Work to complete
One figure is wanted here: how many lines in the entries hold the word "startpoint".

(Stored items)
--------------------------------
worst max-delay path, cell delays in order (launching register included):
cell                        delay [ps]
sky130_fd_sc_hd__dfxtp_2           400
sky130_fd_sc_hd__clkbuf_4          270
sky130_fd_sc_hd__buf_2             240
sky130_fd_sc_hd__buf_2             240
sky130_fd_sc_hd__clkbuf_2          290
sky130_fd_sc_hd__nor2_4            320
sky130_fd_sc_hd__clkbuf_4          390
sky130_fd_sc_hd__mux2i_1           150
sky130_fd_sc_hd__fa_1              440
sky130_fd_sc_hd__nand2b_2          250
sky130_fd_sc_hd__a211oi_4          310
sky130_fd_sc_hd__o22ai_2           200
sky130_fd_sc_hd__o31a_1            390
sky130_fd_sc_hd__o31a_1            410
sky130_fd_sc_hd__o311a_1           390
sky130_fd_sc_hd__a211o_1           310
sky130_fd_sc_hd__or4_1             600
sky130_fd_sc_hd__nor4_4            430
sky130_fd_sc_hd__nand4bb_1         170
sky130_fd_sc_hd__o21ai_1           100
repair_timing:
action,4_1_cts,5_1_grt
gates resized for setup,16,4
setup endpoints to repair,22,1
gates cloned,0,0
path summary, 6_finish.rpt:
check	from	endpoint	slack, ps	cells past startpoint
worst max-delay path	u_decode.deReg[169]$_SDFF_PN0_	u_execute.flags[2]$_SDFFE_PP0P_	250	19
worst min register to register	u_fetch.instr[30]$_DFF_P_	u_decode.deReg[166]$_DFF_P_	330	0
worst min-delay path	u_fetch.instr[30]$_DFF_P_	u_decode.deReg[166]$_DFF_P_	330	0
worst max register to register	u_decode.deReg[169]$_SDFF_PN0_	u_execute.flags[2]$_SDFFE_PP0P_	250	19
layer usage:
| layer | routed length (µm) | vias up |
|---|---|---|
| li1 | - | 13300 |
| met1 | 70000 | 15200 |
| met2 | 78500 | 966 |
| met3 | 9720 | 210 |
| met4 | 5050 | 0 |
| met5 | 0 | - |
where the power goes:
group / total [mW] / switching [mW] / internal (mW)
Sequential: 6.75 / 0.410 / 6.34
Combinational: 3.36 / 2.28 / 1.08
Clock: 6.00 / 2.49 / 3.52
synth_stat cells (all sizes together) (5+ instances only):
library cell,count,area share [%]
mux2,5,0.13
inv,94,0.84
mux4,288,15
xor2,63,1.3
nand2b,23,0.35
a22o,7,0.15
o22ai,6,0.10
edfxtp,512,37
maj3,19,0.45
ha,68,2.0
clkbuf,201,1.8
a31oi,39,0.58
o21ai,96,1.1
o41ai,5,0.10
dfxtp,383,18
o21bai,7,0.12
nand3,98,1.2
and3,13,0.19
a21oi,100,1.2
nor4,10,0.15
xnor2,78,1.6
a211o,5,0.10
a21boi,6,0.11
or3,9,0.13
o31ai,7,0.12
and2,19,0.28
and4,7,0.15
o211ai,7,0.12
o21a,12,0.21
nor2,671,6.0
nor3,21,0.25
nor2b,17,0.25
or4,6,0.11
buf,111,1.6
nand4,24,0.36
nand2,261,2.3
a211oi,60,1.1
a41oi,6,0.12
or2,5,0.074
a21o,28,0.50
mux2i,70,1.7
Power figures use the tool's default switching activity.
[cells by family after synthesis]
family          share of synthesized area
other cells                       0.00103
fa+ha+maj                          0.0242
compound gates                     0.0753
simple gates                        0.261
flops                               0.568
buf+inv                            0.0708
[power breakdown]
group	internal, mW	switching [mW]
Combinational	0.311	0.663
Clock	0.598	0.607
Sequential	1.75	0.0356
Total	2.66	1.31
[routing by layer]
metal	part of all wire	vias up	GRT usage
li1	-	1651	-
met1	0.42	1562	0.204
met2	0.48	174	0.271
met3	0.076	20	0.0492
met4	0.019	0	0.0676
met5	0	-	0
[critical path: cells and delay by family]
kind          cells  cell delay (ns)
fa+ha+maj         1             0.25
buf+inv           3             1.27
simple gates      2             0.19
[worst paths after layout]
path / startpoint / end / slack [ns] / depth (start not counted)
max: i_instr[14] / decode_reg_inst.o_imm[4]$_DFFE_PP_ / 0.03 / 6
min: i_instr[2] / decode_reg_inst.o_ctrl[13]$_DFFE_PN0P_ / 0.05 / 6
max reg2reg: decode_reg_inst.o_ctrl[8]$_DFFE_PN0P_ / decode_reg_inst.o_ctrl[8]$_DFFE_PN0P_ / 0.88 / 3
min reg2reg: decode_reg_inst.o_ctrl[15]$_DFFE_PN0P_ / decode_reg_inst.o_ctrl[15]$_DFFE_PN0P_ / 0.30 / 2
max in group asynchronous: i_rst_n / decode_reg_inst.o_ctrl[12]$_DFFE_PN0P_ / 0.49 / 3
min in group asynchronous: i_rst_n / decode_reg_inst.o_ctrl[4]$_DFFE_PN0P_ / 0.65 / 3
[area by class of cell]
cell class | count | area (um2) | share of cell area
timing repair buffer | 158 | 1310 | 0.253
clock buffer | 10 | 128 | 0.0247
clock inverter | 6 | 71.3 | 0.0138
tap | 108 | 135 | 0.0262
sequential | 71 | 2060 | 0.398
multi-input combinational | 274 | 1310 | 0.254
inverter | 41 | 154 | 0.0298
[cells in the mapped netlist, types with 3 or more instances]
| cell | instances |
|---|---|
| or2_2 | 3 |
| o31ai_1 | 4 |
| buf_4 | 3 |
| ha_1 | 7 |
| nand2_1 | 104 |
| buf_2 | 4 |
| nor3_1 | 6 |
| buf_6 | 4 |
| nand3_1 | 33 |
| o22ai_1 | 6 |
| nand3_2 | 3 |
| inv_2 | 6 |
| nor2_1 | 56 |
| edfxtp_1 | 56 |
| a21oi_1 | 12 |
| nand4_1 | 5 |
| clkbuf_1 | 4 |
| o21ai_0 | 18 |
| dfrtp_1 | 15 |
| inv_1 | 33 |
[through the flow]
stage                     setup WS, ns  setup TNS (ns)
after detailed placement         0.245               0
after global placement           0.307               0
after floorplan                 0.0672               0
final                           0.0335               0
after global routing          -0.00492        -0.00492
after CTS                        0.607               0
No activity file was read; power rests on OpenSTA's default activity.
**src/common/msk_tx_pkg.sv**
```systemverilog
`default_nettype none

package msk_tx_pkg;

   ////////////////////////////////
   // widths and levels

   parameter int word_w  = 32;    // ping-pong buffer word
   parameter int addr_w  = 14;    // buffer address, covers both banks
   parameter int iq_w    = 9;     // one DAC channel, signed
   parameter int msk_amp = 200;   // |level| for a 1 or a 0 bit

   ////////////////////////////////
   // types

   typedef logic [word_w-1:0] tx_word_t;

   // burst controller states
   typedef enum logic [1:0] {
      st_idle = 2'd0,   // waiting for a qualified slot
      st_load = 2'd1,   // bank picked, first word addressed
      st_send = 2'd2,   // words streaming out
      st_tail = 2'd3    // last bit gone, enable still held
   } tx_state_e;

   // one serialized bit, serializer -> mapper
   typedef struct packed {
      logic value;      // bit level, MSB first
      logic valid;      // first clock of the bit only
      logic first;      // bit 0 of a burst
   } bit_strobe_t;

   // offset I/Q pair, also the 18 bit DAC word
   typedef struct packed {
      logic signed [iq_w-1:0] i;
      logic signed [iq_w-1:0] q;
   } iq_sample_t;

endpackage

`default_nettype wire

```
**src/hw/tx_ctrl.sv**
```systemverilog
`timescale 1ns/1ps
`default_nettype none

module tx_ctrl import msk_tx_pkg::*; #(
   parameter int unsigned burst_words = 40,
   parameter int unsigned pong_base   = 6000,
   parameter int unsigned tail_cycles = 200000
) (
   input  wire        clk_50m,
   input  wire        cfg_rst,

   input  wire        slot_interrupt_i,   // single clock pulse
   input  wire        dsp_start_send_i,   // qualifies the slot
   input  wire        word_done_i,        // last clock of a word's bit 31

   output logic [addr_w-1:0] read_addr_o,
   output logic       word_load_o,        // one clock, address already valid
   output logic       burst_active_o      // first bit .. end of tail
);

   localparam int cnt_w  = $clog2(burst_words + 1);
   localparam int tail_w = $clog2(tail_cycles + 1);

   tx_state_e         state_q;
   logic              bank_q;        // 0: next burst reads bank 0
   logic [cnt_w-1:0]  word_cnt_q;    // words handed to the serializer
   logic [tail_w-1:0] tail_cnt_q;

   logic slot_ok;
   logic all_loaded;
   logic last_load;

   ////////////////////////////////
   // slot qualify, word bookkeeping

   assign slot_ok    = slot_interrupt_i & dsp_start_send_i;
   assign all_loaded = (word_cnt_q == cnt_w'(burst_words));       // no more reloads
   assign last_load  = (word_cnt_q == cnt_w'(burst_words - 1));   // load in flight is the last

   ////////////////////////////////
   // burst FSM

   always_ff @(posedge clk_50m or posedge cfg_rst) begin
      if (cfg_rst) begin
         state_q        <= st_idle;
         bank_q         <= 1'b0;
         read_addr_o    <= '0;
         word_cnt_q     <= '0;
         tail_cnt_q     <= '0;
         word_load_o    <= 1'b0;
         burst_active_o <= 1'b0;
      end
      else begin
         word_load_o <= 1'b0;   // pulse by default

         case (state_q)
            st_idle: begin
               // slot pulses outside idle are dropped, bank untouched
               if (slot_ok) begin
                  state_q     <= st_load;
                  read_addr_o <= bank_q ? addr_w'(pong_base) : '0;   // ping or pong
                  bank_q      <= ~bank_q;                            // other half next time
                  word_cnt_q  <= '0;
               end
            end

            st_load: begin
               word_load_o <= 1'b1;   // first word, 2 clocks after the slot
               state_q     <= st_send;
            end

            st_send: begin
               if (word_load_o) begin
                  word_cnt_q     <= word_cnt_q + 1'b1;
                  burst_active_o <= 1'b1;   // lines up with the first strobe
                  if (!last_load) begin
                     read_addr_o <= read_addr_o + 1'b1;   // stays on last word at the end
                  end
               end

               if (word_done_i) begin
                  if (all_loaded) begin
                     state_q    <= st_tail;
                     tail_cnt_q <= '0;
                  end
                  else begin
                     word_load_o <= 1'b1;   // next word, no gap between bits
                  end
               end
            end

            st_tail: begin
               // enable window after the final bit
               if (tail_cnt_q == tail_w'(tail_cycles)) begin
                  state_q        <= st_idle;
                  burst_active_o <= 1'b0;
               end
               else begin
                  tail_cnt_q <= tail_cnt_q + 1'b1;
               end
            end

            default: state_q <= st_idle;
         endcase
      end
   end

endmodule

`default_nettype wire

```
**src/msk/word_serializer.sv**
```systemverilog
`timescale 1ns/1ps
`default_nettype none

module word_serializer import msk_tx_pkg::*; #(
   parameter int unsigned bit_cycles = 2344
) (
   input  wire         clk_50m,
   input  wire         cfg_rst,

   input  wire         word_load_i,   // capture send_data_i now
   input  tx_word_t    send_data_i,

   output bit_strobe_t bit_o,         // registered, 1 clock after load
   output logic        word_done_o    // last clock of bit 31
);

   localparam int tmr_w = $clog2(bit_cycles + 1);

   logic [tmr_w-1:0] tmr_q;     // clock within the current bit
   logic [4:0]       idx_q;     // bit index, 0 = MSB
   logic             active_q;  // a word is being shifted
   tx_word_t         sr_q;      // bits still to go, next at MSB

   logic             bit_end;
   logic             bit_start;
   logic [tmr_w-1:0] tmr_nxt;

   assign bit_end     = (tmr_q == tmr_w'(bit_cycles - 1));
   assign bit_start   = (tmr_q == '0);
   assign tmr_nxt     = bit_end ? '0 : tmr_q + 1'b1;   // wrap at bit_cycles
   assign word_done_o = active_q & bit_end & (idx_q == 5'd31);

   ////////////////////////////////
   // bit timer and strobe

   always_ff @(posedge clk_50m or posedge cfg_rst) begin
      if (cfg_rst) begin
         tmr_q    <= '0;
         idx_q    <= '0;
         active_q <= 1'b0;
         bit_o    <= '0;
      end
      else begin
         bit_o.valid <= 1'b0;
         bit_o.first <= 1'b0;
         if (word_load_i) begin
            active_q    <= 1'b1;
            idx_q       <= '0;
            tmr_q       <= tmr_nxt;                   // tmr_q is 0 here
            bit_o.value <= send_data_i[word_w-1];   // MSB first
            bit_o.valid <= 1'b1;
            bit_o.first <= ~active_q;                 // load out of idle starts a burst
         end
         else if (active_q) begin
            if (bit_start && idx_q == 5'd31) begin
               active_q <= 1'b0;   // no reload came, burst over
               tmr_q    <= '0;
            end
            else begin
               tmr_q <= tmr_nxt;
               if (bit_start) begin
                  idx_q       <= idx_q + 1'b1;
                  bit_o.value <= sr_q[word_w-1];
                  bit_o.valid <= 1'b1;
               end
            end
         end
      end
   end

   // shift register, payload only
   always_ff @(posedge clk_50m) begin
      if (word_load_i) begin
         sr_q <= {send_data_i[word_w-2:0], 1'b0};   // MSB already out
      end
      else if (active_q && bit_start) begin
         sr_q <= {sr_q[word_w-2:0], 1'b0};
      end
   end

endmodule

`default_nettype wire

```
**src/msk/msk_mapper.sv**
```systemverilog
`timescale 1ns/1ps
`default_nettype none

module msk_mapper import msk_tx_pkg::*; (
   input  wire         clk_50m,
   input  wire         cfg_rst,

   input  bit_strobe_t bit_i,            // from the serializer
   input  wire         burst_active_i,   // DAC window from the controller

   output iq_sample_t  dac_out_o,        // {i, q}, 18 bits
   output logic        tx_en_o
);

   localparam logic signed [iq_w-1:0] amp_pos = iq_w'(msk_amp);
   localparam logic signed [iq_w-1:0] amp_neg = -amp_pos;

   iq_sample_t             iq_q;      // held channel levels
   logic                   q_sel_q;   // 0: next bit goes to I
   logic signed [iq_w-1:0] lvl;

   assign lvl = bit_i.value ? amp_pos : amp_neg;   // 1 -> +amp, 0 -> -amp

   ////////////////////////////////
   // offset I/Q, even bits on I, odd bits on Q

   always_ff @(posedge clk_50m or posedge cfg_rst) begin
      if (cfg_rst) begin
         iq_q    <= '0;
         q_sel_q <= 1'b0;
         tx_en_o <= 1'b0;
      end
      else begin
         tx_en_o <= burst_active_i;
         if (!burst_active_i) begin
            iq_q    <= '0;     // DAC idles at zero outside the window
            q_sel_q <= 1'b0;
         end
         else if (bit_i.valid) begin
            // other channel keeps its level
            if (bit_i.first || !q_sel_q) begin
               iq_q.i  <= lvl;    // bit 0 of a burst always on I
               q_sel_q <= 1'b1;
            end
            else begin
               iq_q.q  <= lvl;
               q_sel_q <= 1'b0;
            end
         end
      end
   end

   assign dac_out_o = iq_q;

endmodule

`default_nettype wire

```
**src/hw/msk_tx_top.sv**
```systemverilog
`timescale 1ns/1ps
`default_nettype none

module msk_tx_top import msk_tx_pkg::*; #(
   parameter int unsigned bit_cycles  = 2344,     // 50 MHz clocks per bit
   parameter int unsigned burst_words = 40,       // words read per slot
   parameter int unsigned pong_base   = 6000,     // second bank start
   parameter int unsigned tail_cycles = 200000    // enable hold after last bit, 4 ms
) (
   input  wire        clk_50m,
   input  wire        cfg_rst,

   input  wire        slot_interrupt_i,   // one clock pulse per slot
   input  wire        dsp_start_send_i,   // level, DSP has filled the buffer
   input  tx_word_t   send_data_i,        // word at read_addr_o, no latency

   output logic [addr_w-1:0] read_addr_o,
   output iq_sample_t dac_out_o,          // {i, q}
   output logic       tx_en_o
);

   ////////////////////////////////
   // internal nets

   logic        word_load;      // ctrl -> serializer
   logic        word_done;      // serializer -> ctrl
   logic        burst_active;   // first bit through end of tail
   bit_strobe_t bit_strb;

   ////////////////////////////////
   // burst control, ping-pong addressing

   tx_ctrl #(
      .burst_words (burst_words),
      .pong_base   (pong_base),
      .tail_cycles (tail_cycles)
   ) u_tx_ctrl (
      .clk_50m          (clk_50m),
      .cfg_rst          (cfg_rst),
      .slot_interrupt_i (slot_interrupt_i),
      .dsp_start_send_i (dsp_start_send_i),
      .word_done_i      (word_done),
      .read_addr_o      (read_addr_o),
      .word_load_o      (word_load),
      .burst_active_o   (burst_active)
   );

   ////////////////////////////////
   // word -> bits, MSB first

   word_serializer #(
      .bit_cycles (bit_cycles)
   ) u_word_serializer (
      .clk_50m     (clk_50m),
      .cfg_rst     (cfg_rst),
      .word_load_i (word_load),
      .send_data_i (send_data_i),
      .bit_o       (bit_strb),
      .word_done_o (word_done)
   );

   // bits -> offset I/Q levels on the DAC
   msk_mapper u_msk_mapper (
      .clk_50m        (clk_50m),
      .cfg_rst        (cfg_rst),
      .bit_i          (bit_strb),
      .burst_active_i (burst_active),
      .dac_out_o      (dac_out_o),
      .tx_en_o        (tx_en_o)
   );

endmodule

`default_nettype wire

```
--------------------------------
Response to the task
2